As I get older I guess I am getting grumpier.

What I find particularly annoying is the amount of pish and tosh, garbage and rubbish, balderdash and piffle that we have to endure daily from the chattering classes. Ignorance mixed with arrogance topped with indolence.

By way of example, there was this young spark on Radio 3 telling us that ‘today, September 15th, is the anniversary of the Battle of Britain when the RAF defeated the Luftwaffe; over 300 of their planes were shot down, and the RAF only lost 31’, as if the BoB all took place on a single day.

Wrong, sonny. It lasted all summer. September 15th was the day that the RAF knew they had won because nobody came. And nobody got shot down.

And I didn’t see any commemoration on TV or in the media.

I know it is easy for my generation to be critical of the lack of knowledge of our history by a younger generation. After all, the BoB is as remote from today’s 20-year old as the Battle of Omdurman was when I was 20. But the Battle of Britain film has been showing almost continuously for more than 40 years, so surely most people would have seen it by now.

Then we had the numpty on TV telling us that water was flowing down a Scottish river ‘at 20 knots per hour’. And a performance of ‘HMS Pinafore’ (admittedly Aussie) with the Captain sporting a moustache. Give me strength!

There was a TV show this week about the Royal Military Academy Sandhurst. The commentator referred to ‘enlisted men’. Only the Yanks have ‘enlisted men’, matey. We have ‘other ranks’ or, more generally ‘squaddies’. Incidentally, I was also appalled by the foul language used by the instructors. When I was an officer cadet, this was an absolute no-no. The instructors were there to train young men from all sorts of back grounds to be ‘officers and gentlemen’, not yobs with posh accents. Shortly after I was commissioned, I used the word ‘bloody’ when dressing down a scruffy squaddie. I got a roasting from the Company Commander who happened to overhear me. I never did it again.

The DT carried a ‘humorous’ piece about the Battle of Dale Farm. The writer said the land on which the ‘travellers’ had built their illegal dwellings was not an unspoilt piece of greenbelt but a former scrap-yard.
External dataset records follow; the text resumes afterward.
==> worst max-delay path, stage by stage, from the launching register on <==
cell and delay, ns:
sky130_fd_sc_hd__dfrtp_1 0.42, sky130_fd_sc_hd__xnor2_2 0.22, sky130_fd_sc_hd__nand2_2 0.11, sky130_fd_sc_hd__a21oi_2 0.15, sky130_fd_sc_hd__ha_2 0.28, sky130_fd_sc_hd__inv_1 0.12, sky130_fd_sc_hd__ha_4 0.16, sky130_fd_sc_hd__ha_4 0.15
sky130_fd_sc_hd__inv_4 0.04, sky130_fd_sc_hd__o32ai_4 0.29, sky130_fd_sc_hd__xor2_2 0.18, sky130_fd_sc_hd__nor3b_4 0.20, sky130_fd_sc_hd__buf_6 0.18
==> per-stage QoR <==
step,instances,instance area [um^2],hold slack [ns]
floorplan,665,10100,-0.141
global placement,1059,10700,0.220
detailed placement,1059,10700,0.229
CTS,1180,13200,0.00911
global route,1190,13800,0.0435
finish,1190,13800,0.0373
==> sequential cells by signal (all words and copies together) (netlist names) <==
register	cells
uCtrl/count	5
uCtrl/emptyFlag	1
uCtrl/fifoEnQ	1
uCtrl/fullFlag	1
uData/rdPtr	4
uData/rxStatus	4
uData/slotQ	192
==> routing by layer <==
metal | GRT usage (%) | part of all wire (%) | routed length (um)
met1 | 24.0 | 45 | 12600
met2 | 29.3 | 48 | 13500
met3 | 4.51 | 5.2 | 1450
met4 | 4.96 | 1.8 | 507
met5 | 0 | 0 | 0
File: src/rtl/fra_pkg.sv
package fra_pkg;
  typedef enum logic [1:0] {
    RSP_IGNORE = 2'b00,
    RSP_LATCH  = 2'b01,
    RSP_RETRY  = 2'b10,
    RSP_LATCH2 = 2'b11
  } fra_resp_e;

  typedef enum logic [1:0] {
    CH_RUN     = 2'b00,
    CH_LATCHED = 2'b01,
    CH_WAIT    = 2'b10
  } fra_ch_state_e;

  localparam int unsigned FRA_NUM_CH = 3;
  localparam int unsigned FRA_CH_OC  = 0;
  localparam int unsigned FRA_CH_UC  = 1;
  localparam int unsigned FRA_CH_EXT = 2;
endpackage

File: src/rtl/fra_tick_gen.sv
module fra_tick_gen #(
  parameter int unsigned TICK_DIV = 125000
) (
  input  logic clk,
  input  logic rst_n,
  output logic tick
);
  localparam int unsigned CW = (TICK_DIV > 1) ? $clog2(TICK_DIV) : 1;
  localparam logic [CW-1:0] LAST = CW'(TICK_DIV - 1);

  logic [CW-1:0] cnt_q;

  always_ff @(posedge clk) begin
    if (!rst_n) cnt_q <= '0;
    else if (cnt_q == LAST) cnt_q <= '0;
    else cnt_q <= cnt_q + 1'b1;
  end

  assign tick = (cnt_q == LAST);
endmodule

File: src/rtl/fra_fault_chan.sv
module fra_fault_chan
  import fra_pkg::*;
#(
  parameter int unsigned DLY_W = 16
) (
  input  logic             clk,
  input  logic             rst_n,
  input  logic             fault,
  input  fra_resp_e        resp,
  input  logic [DLY_W-1:0] delay,
  input  logic             tick,
  input  logic             clear,
  output logic             off
);
  fra_ch_state_e    state_q;
  logic [DLY_W-1:0] cnt_q;
  logic             act;

  // a shutdown response is chosen this cycle
  assign act = fault && (resp != RSP_IGNORE);
  assign off = (state_q != CH_RUN) || act;

  always_ff @(posedge clk) begin
    if (!rst_n) begin
      state_q <= CH_RUN;
      cnt_q   <= '0;
    end else begin
      unique case (state_q)
        CH_RUN: begin
          if (act) begin
            if (resp == RSP_RETRY) begin
              state_q <= CH_WAIT;
              cnt_q   <= delay;
            end else begin
              state_q <= CH_LATCHED;
            end
          end
        end
        CH_LATCHED: begin
          if (clear && !fault) state_q <= CH_RUN;
        end
        CH_WAIT: begin
          if (tick) begin
            if (cnt_q <= DLY_W'(1)) state_q <= CH_RUN;
            else cnt_q <= cnt_q - 1'b1;
          end
        end
        default: state_q <= CH_RUN;
      endcase
    end
  end
endmodule

File: src/rtl/fra_status.sv
module fra_status (
  input  logic clk,
  input  logic rst_n,
  input  logic oc,
  input  logic uc,
  input  logic ext_lo,
  input  logic mask,
  input  logic clear,
  output logic sts_oc,
  output logic sts_uc,
  output logic sts_other,
  output logic sts_ext_pin,
  output logic alert_n
);
  localparam int unsigned NB = 5;
  logic [NB-1:0] cond, bits_q;

  // 0 oc, 1 uc, 2 other, 3 ext pin, 4 ext alert source
  assign cond = {ext_lo && !mask, ext_lo, ext_lo, uc, oc};

  for (genvar b = 0; b < NB; b++) begin : g_bit
    always_ff @(posedge clk) begin
      if (!rst_n) bits_q[b] <= 1'b0;
      else if (cond[b]) bits_q[b] <= 1'b1;
      else if (clear) bits_q[b] <= 1'b0;
    end
  end

  assign sts_oc      = bits_q[0];
  assign sts_uc      = bits_q[1];
  assign sts_other   = bits_q[2];
  assign sts_ext_pin = bits_q[3];
  assign alert_n     = !(bits_q[0] || bits_q[1] || bits_q[4]);
endmodule

File: src/rtl/fra_ctrl.sv
module fra_ctrl
  import fra_pkg::*;
#(
  parameter int unsigned TICK_DIV = 125000,
  parameter int unsigned DLY_W    = 16
) (
  input  logic             clk,
  input  logic             rst_n,
  input  logic             en_req,
  input  logic             oc_flag,
  input  logic             uc_flag,
  input  logic             ext_fault_n,
  input  logic [1:0]       cfg_oc_resp,
  input  logic [1:0]       cfg_uc_resp,
  input  logic             cfg_ext_retry,
  input  logic             ext_alert_mask,
  input  logic [DLY_W-1:0] retry_delay,
  input  logic             clear_faults,
  output logic             out_en,
  output logic             alert_n,
  output logic             sts_oc,
  output logic             sts_uc,
  output logic             sts_other,
  output logic             sts_ext_pin
);
  logic                  tick;
  logic                  ext_lo;
  logic [FRA_NUM_CH-1:0] ch_fault, ch_off;
  fra_resp_e             ch_resp [FRA_NUM_CH];

  assign ext_lo = !ext_fault_n;

  assign ch_fault[FRA_CH_OC]  = oc_flag;
  assign ch_fault[FRA_CH_UC]  = uc_flag;
  assign ch_fault[FRA_CH_EXT] = ext_lo;
  assign ch_resp[FRA_CH_OC]   = fra_resp_e'(cfg_oc_resp);
  assign ch_resp[FRA_CH_UC]   = fra_resp_e'(cfg_uc_resp);
  assign ch_resp[FRA_CH_EXT]  = cfg_ext_retry ? RSP_RETRY : RSP_IGNORE;

  fra_tick_gen #(.TICK_DIV(TICK_DIV)) u_tick (
    .clk(clk), .rst_n(rst_n), .tick(tick)
  );

  for (genvar c = 0; c < FRA_NUM_CH; c++) begin : g_ch
    fra_fault_chan #(.DLY_W(DLY_W)) u_ch (
      .clk(clk), .rst_n(rst_n), .fault(ch_fault[c]), .resp(ch_resp[c]),
      .delay(retry_delay), .tick(tick), .clear(clear_faults), .off(ch_off[c])
    );
  end

  fra_status u_sts (
    .clk(clk), .rst_n(rst_n), .oc(oc_flag), .uc(uc_flag), .ext_lo(ext_lo),
    .mask(ext_alert_mask), .clear(clear_faults), .sts_oc(sts_oc),
    .sts_uc(sts_uc), .sts_other(sts_other), .sts_ext_pin(sts_ext_pin),
    .alert_n(alert_n)
  );

  assign out_en = en_req && !(|ch_off);
endmodule

File: config.mk
export PLATFORM = sky130hd
export DESIGN_NAME = fra_ctrl
export DESIGN_NICKNAME = d
export VERILOG_FILES = /design/src/rtl/fra_pkg.sv /design/src/rtl/fra_tick_gen.sv /design/src/rtl/fra_fault_chan.sv /design/src/rtl/fra_status.sv /design/src/rtl/fra_ctrl.sv
export SDC_FILE = /design/constraint.sdc
export NUM_CORES = 1
export LEC_CHECK = 0
export BUFFER_PORTS_ARGS = -buffer_cell sky130_fd_sc_hd__buf_4
export CAP_MARGIN = 15
export CORE_MARGIN = 4
export CORE_UTILIZATION = 45
export CTS_BUF_LIST = sky130_fd_sc_hd__clkbuf_8
export CTS_CLUSTER_DIAMETER = 40
export DETAILED_ROUTE_END_ITERATION = 10
export PLACE_DENSITY = 0.62
export SLEW_MARGIN = 20
export SYNTH_ARGS = -nofsm -noshare
export SYNTH_HDL_FRONTEND = slang
export SYNTH_HIERARCHICAL = 1
export SYNTH_SLANG_ARGS = --single-unit
File: constraint.sdc
create_clock -name clk -period 6 [get_ports clk]
set_clock_uncertainty 0.1 [all_clocks]
set_input_delay 0.6 -clock clk [delete_from_list [all_inputs] [get_ports clk]]
set_output_delay 0.6 -clock clk [all_outputs]
set_load 0.1 [all_outputs]
* Yosys cells after proc, flatten, opt, wreduce, memory -nomap -nowiden
Index checks and enable logic that the tools add are counted.
** Operators by class
- Reductions and logical operators :: 42
- Eq/ne operators :: 29
- Add/sub/neg operators :: 4
- Mux-type cells :: 39
- Bitwise operators :: 1
- Order comparisons :: 3
** Operators by type and width (number)
- 16-bit 2-to-1 mux :: 12
- 16-bit case mux with 2 select lines :: 3
- 16-bit by 1-bit <= comparator with 1-bit output (second input constant) :: 3
- 16-bit by 1-bit subtractor with 16-bit output (second input constant) :: 3
- 2-bit 2-to-1 mux :: 16
- 2-bit by 1-bit != test with 1-bit output (second input constant) :: 14
- 2-bit nonzero test :: 12
- 2-bit case mux with 3 select lines :: 3
- 17-bit by 1-bit adder with 17-bit output (second input constant) :: 1
- 17-bit == test (second input constant) :: 1
- 5-bit AND reduction :: 3
- 2-bit == test (second input constant) :: 6
- 4-bit AND reduction :: 3
- 2-bit != test (second input constant) :: 5
- 1-bit logical AND :: 8
- 2-bit by 1-bit == test with 1-bit output (second input constant) :: 3
- 1-bit zero test :: 6
- 2-bit zero test :: 3
- 1-bit logical OR :: 5
- 1-bit 2-to-1 mux :: 5
- 3-bit OR reduction :: 1
- 2-bit OR reduction :: 1
- 1-bit NOT :: 1
** Storage, ports and cells
- Output and inout bits :: 6
- Bits in registers :: 75

* Logic depth before layout (Yosys ltp)
- Depth after elaboration :: 7
- Mapped depth :: 9

* Modules after synthesis
Netlist, hierarchy kept.
** Modules (own cells, without submodules)
- fra_fault_chan :: cells each 163, sequential area each 360.3 µm², area each 1236.2 µm², instances 3
- fra_tick_gen :: cells each 85, sequential area each 340.3 µm², area each 784.5 µm², instances 1
- fra_status :: cells each 15, sequential area each 80.1 µm², area each 160.2 µm², instances 1
- fra_ctrl :: cells each 3, sequential area each 0.0 µm², area each 22.5 µm², instances 1

* Least setup slack after synthesis
No wires, ideal clock.
- Kind :: flip-flop to output port
- Start point :: register u_sts.bits_q[0], in the netlist u_sts/sts_oc
- End point :: output alert_n
- Required time :: 5.300 ns
- Setup slack :: 2.447 ns
- Cell stages (with the launch flop) :: 2
- Arrival time :: 2.853 ns
- Path through :: dfxtp_1 nor3_1
** Between the ends
- Cells in the longest elaborated chain, start to end :: 3
** RTL lines
- start, declared :: line fra_status.sv:16 : logic [NB-1:0] cond, bits_q;
- start signal, assigned by index :: line fra_status.sv:23 : if (!rst_n) bits_q[b] <= 1'b0;
- start signal, assigned by index :: line fra_status.sv:24 : else if (cond[b]) bits_q[b] <= 1'b1;
- start signal, assigned by index :: line fra_status.sv:25 : else if (clear) bits_q[b] <= 1'b0;
- 1-bit logical OR (2 in series) :: line fra_status.sv:33 : assign alert_n = !(bits_q[0] || bits_q[1] || bits_q[4]);
- 1-bit zero test :: line fra_status.sv:33
- end, declared :: line fra_ctrl.sv:20 : output logic alert_n,
Every way passes these cells.

* Worst setup path after layout
- Start point :: register u_tick.cnt_q[7]
- End point :: register g_ch[0].u_ch.cnt_q[9]
** Between the ends
- Cells in the longest elaborated chain, start to end :: 3
** RTL lines
- start, declared :: line fra_tick_gen.sv:11 : logic [CW-1:0] cnt_q;
- start signal, assigned :: line fra_tick_gen.sv:16 : else cnt_q <= cnt_q + 1'b1;
- 17-bit == test :: line fra_tick_gen.sv:19 : assign tick = (cnt_q == LAST);
- named net tick :: line fra_ctrl.sv:26 : logic tick;
- 2-bit by 1-bit != test with 1-bit output (no source line)
- 5-bit AND reduction (no source line)
- end signal, assigned :: line fra_fault_chan.sv:33 : cnt_q <= delay;
- end signal, assigned :: line fra_fault_chan.sv:45 : else cnt_q <= cnt_q - 1'b1;
- end, declared :: line fra_fault_chan.sv:16 : logic [DLY_W-1:0] cnt_q;
The timed path passes the listed nets, and every way through them passes these cells.
A chain may end at the register's enable or synchronous reset.

==> results <==
- The run finished with clean final reports.
- The H-tree level count is 3.
- The maximum number of pins on one net before global-route repair is 58.
- The synthesis warning total is 6.
- The depth of the worst register-to-register path is 5.
- The worst setup slack after placement is 2.45 ns.
- The final wirelength is 12900 um.
- Port buffering added 34 buffers.
- Max-cap violations in this run came to 0.
- The mapped netlist covers 0.00468 sq mm.
- The synthesized netlist contains 52 unique library cells.
- The upper clock frequency limit is 0.278 GHz.
- The total count of max-transition violations in the final report is 0.
- In this run the register-to-register setup slack is 2.40 ns.
- The endpoint identified for the worst register-to-register timing path is g_ch[0].u_ch/cnt_q[9].
- The total clock sinks is 75.
- Measured against its own limit, the worst slew margin works out to 26.1%.
- Across the VDD grid, the largest voltage drop is 0.106 mV.
- After detailed routing, the number of remaining DRC violations is 0.
- The clock period minus final worst setup slack is 3.60 ns.
- From synthesis to final layout, the design area changed by 9.34%.
- The critical path crosses 5 cells after its start point.
- Routability-driven placement finished with a final weighted congestion of 0.829.
- The cell sitting at the root of the clock tree is a clkbuf_8.
- The starting DRC count in detailed routing is 425.
- The buffers inserted during post-CTS setup optimization is 0.
- Traced cell by cell, the critical path runs through or4_4 > nor4_2 > o311ai_4 > and2_0 > o32ai_1.
- Cells with a size suffix above 1 make up 11.8% of the layout.
- The core box area is 0.00995 sq mm.
- The total placed cells including tap cells is 710.
- The library cells used most frequently in the layout, excluding fill and tap cells, are dfxtp_1, nand2_1, a21oi_1.
- The horizontal die dimension is 110 um.
- The design draws 0.00130 W.
- The reg-to-reg startpoint is u_tick/cnt_q[7].
- The number of buffer and inverter instances along the worst setup path is 0.
- For this configuration, the core starts out at a cell density of 47.0%.
- 35 I/O pins were placed.
- STA classifies the critical path startpoint as a flip-flop.
- Dividing the final minimum period by the clock period gives 60.0%.
- The part of the Yosys area used for sequential elements is 32.1%.
- The deepest clock path buffer count is 2.
- The floorplan die area is 0.0121 sq mm.
- The via-per-instance ratio is 6.13.
- Across all layers, the routed design uses 4450 vias.
- The slowest stage of the critical path belongs to the cell nor4_2.
- The worst setup path is of the flip-flop to flip-flop kind.
- The initialized floorplan defines 36 standard-cell rows.
- Dividing the detail-routed wire length by the instance count gives 17.8 um.
- In this run, CTS created clock tree buffers numbering 9.
- In this run the worst path has a maximum fanout of 19.
- Buffers inserted to repair hold after CTS numbered 0.
- The largest single stage delay on the critical path is 0.94 ns.
- The vertical die dimension is 110 um.
- Setup repair after global routing left no endpoint under its margin.
- The leakage power summed over all cells is 1.91 nW.
- The class of the most critical hold timing path is flip-flop to flip-flop.
- The number of antenna-violating nets in the routed design is 0.
- The data required time of the worst path is 6.16 ns.
- The detailed placer's ending HPWL is 8570 um.
- Setup violations remaining at the end of the flow were counted as 0.
- At the end of the flow, the number of nets in the layout was 624.
- The number of global-route vias before repair is 4022.
- Clock latency on the worst-skew pair, taken at its later pin, is 0.36 ns.
- The power per unit of standard cell area is 255 mW/mm^2.
- The post-synthesis cell count is 592.
- At the pin with the least slew margin, the transition time is 1.10 ns.
- The first global-routing pass estimated 20700 um of wire.
- The count of cells in the finished layout, fillers not included, comes to 726.
- Dividing the synthesized area by the synthesized cell count gives 7.90 sq um.
- The number of failing hold endpoints at the final stage is 0.
- The critical hold path startpoint is g_ch[1].u_ch/cnt_q[15].
- After clock tree synthesis, the clock-pin slew on the worst setup and hold paths is 0.09 ns.
- The leading cell type in the layout, fill and taps excluded is dfxtp_1.
- 0 antenna diodes ended up in the layout.
- The pre-antenna-repair detailed-routing pass consisted of 5 iterations.
- The kind of end point of the critical path is a flip-flop.
- Setup slack closes at 2.40 ns.
- The path with the worst hold slack has its endpoint at g_ch[1].u_ch/cnt_q[15].
- Across every metal layer, demand over resource in global routing totals 22.0%.
- Data arrives at the worst endpoint at 3.76 ns.
- On the critical path the largest part of the delay comes from simple AND/OR/NAND/NOR gates.
- The number of antenna violations at the first check in global routing is 0.
- For this run the aggregate overflow at the end of global routing stands at 0.
- In the final timing run, aggregate negative setup slack is 0 ns.
- After synthesis the netlist holds a flip-flop and latch count of 75.
- The number of gates resized after CTS was 0.
- TritonCTS built the clock tree.
- The fraction of the core area covered by cells at the end of the flow is 51.4%.
- The hold path depth is 2.
## flip-flops by register name, indices dropped and copies added (netlist names)
name               cells
g_ch.u_ch/state_q      6
u_sts/sts_ext_pin      1
g_ch.u_ch/cnt_q       48
u_sts/bits_q           1
u_sts/sts_uc           1
u_tick/cnt_q          17
u_sts/sts_oc           1
## tightest hold or removal path, stage by stage (launching register included)
cell     delay, ns
dfxtp_1       0.31
nand2_1       0.05
o32ai_1       0.06
## power by group
part / internal (W) / switching [W] / total [W] / leakage [nW]
Sequential: 0.000517 / 0.0000207 / 0.000538 / 0.610
Combinational: 0.0000982 / 0.000174 / 0.000273 / 1.18
Clock: 0.000288 / 0.000205 / 0.000493 / 0.123
Total: 0.000904 / 0.000400 / 0.00130 / 1.91
## cell type report
cell class                 count  area, sq um
fill                         997         4840
multi-input combinational    446         2850
sequential                    75         1500
timing repair buffer          37          278
tap                          133          166
clock buffer                  10          138
clock inverter                 6          111
inverter                      19         71.3
## metal layers
metal / up-vias / routed length [um] / GRT usage, % / share of wire (%)
met3: 19 / 700 / 2.58 / 5.4
met2: 132 / 5730 / 34.7 / 44
met5: - / 0 / 0 / 0
met1: 2093 / 6150 / 30.2 / 48
met4: 0 / 310 / 8.99 / 2.4
li1: 2206 / - / - / -
## logic make-up (layout without fill, tap and decap cells)
family	count (synthesis)	after routing	share of synthesized area, %
fa+ha+maj	7	7	1.87
xor+xnor	14	14	2.62
flops	75	75	32.1
buf+inv	72	72	7.22
simple gates	239	239	27.1
other cells	1	2	0.0802
compound gates	181	181	28.4
mux	3	3	0.642
## metrics by stage
step	hold WS [ns]	area [sq um]
floorplan	0.326	4680
global placement	0.344	4860
detailed placement	0.352	4860
CTS	0.354	5110
global route	0.365	5110
finish	0.365	5110
## cells in the mapped netlist, drive strengths merged
master    n  area share [%]
o32ai    33             6.2
o21bai    3            0.48
o22ai     6            0.80
o311ai    3             1.7
o21a      6            0.96
a221oi    6             1.1
nor2     51             4.1
a2bb2o    3            0.64
and2      4            0.54
dfxtp    75              32
conb      1           0.080
ha        7             1.9
a21boi    1            0.24
nand3    12             1.3
nor3b     7             1.1
or2       1            0.13
a22oi    21             3.4
xor2      4            0.75
or4b      3            0.64
o41ai     4             1.2
nor4b     8             1.6
a21oi    61             6.5
mux2i     3            0.64
and3      7            0.94
nor4     13             2.1
nor2b     9             1.2
clkbuf   33             2.6
o31a      9             1.7
nand2    65             5.2
or4      17             2.8
a32oi     3            0.56
nor3     25             2.7
or3       3            0.40
nand4     3            0.54
a211oi    3            0.48
xnor2    10             1.9
or3b      3            0.56
o31ai     4            0.64
a2bb2oi   3            0.56
nand2b    8             1.1
buf      20             3.1
inv      19             1.5
o21ai    12             1.3
## worst max path at each step
stage,from,endpoint,slack (ns)
floorplan,u_sts/sts_oc,alert_n,2.45
global placement,u_tick/cnt_q[7],g_ch[0].u_ch/cnt_q[9],2.55
detailed placement,u_tick/cnt_q[7],g_ch[0].u_ch/cnt_q[15],2.45
CTS,u_tick/cnt_q[7],g_ch[0].u_ch/cnt_q[15],2.37
global route,u_tick/cnt_q[7],g_ch[2].u_ch/cnt_q[14],2.19
finish,u_tick/cnt_q[7],g_ch[0].u_ch/cnt_q[9],2.40
Power figures use the tool's default switching activity.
It wasn’t. It was woodland and open farm-land.

All these incidents were scripted, not off-the-cuff. The perpetrators had not bothered to follow the elementary rule of journalism – check your facts. It’s not only the ignorance that gets up my nose. It’s the sheer laziness.

To add to my grumpiness, we had a red-haired youth by the name of Danny Alexander, who is Treasury Secretary or something (Lib-Dim, of course) who seriously told Jeff Randall on TV that the UK ‘should join the euro when the time is right!’ No wonder the government is in the merde if he is in charge of the books.

On a lighter note, the recent death of the great actress Googie Withers, reminded me of the announcer on a BBC comedy show years ago who said ‘And now your very own Googie Withers - and what to do if it does!’  Auntie has always been a bit naughty.

And all this talk of ‘productivity’ reminds of an official trip to Germany many years ago. A member of the party was a Yorkshire coal miner in his day job, by the splendid name of Jim Hawkins. One of the German hosts politely asked him ‘Und how many men vork in your mine, Jim?’

‘About two of the booggers’ he replied. The German stood there, eyes revolving.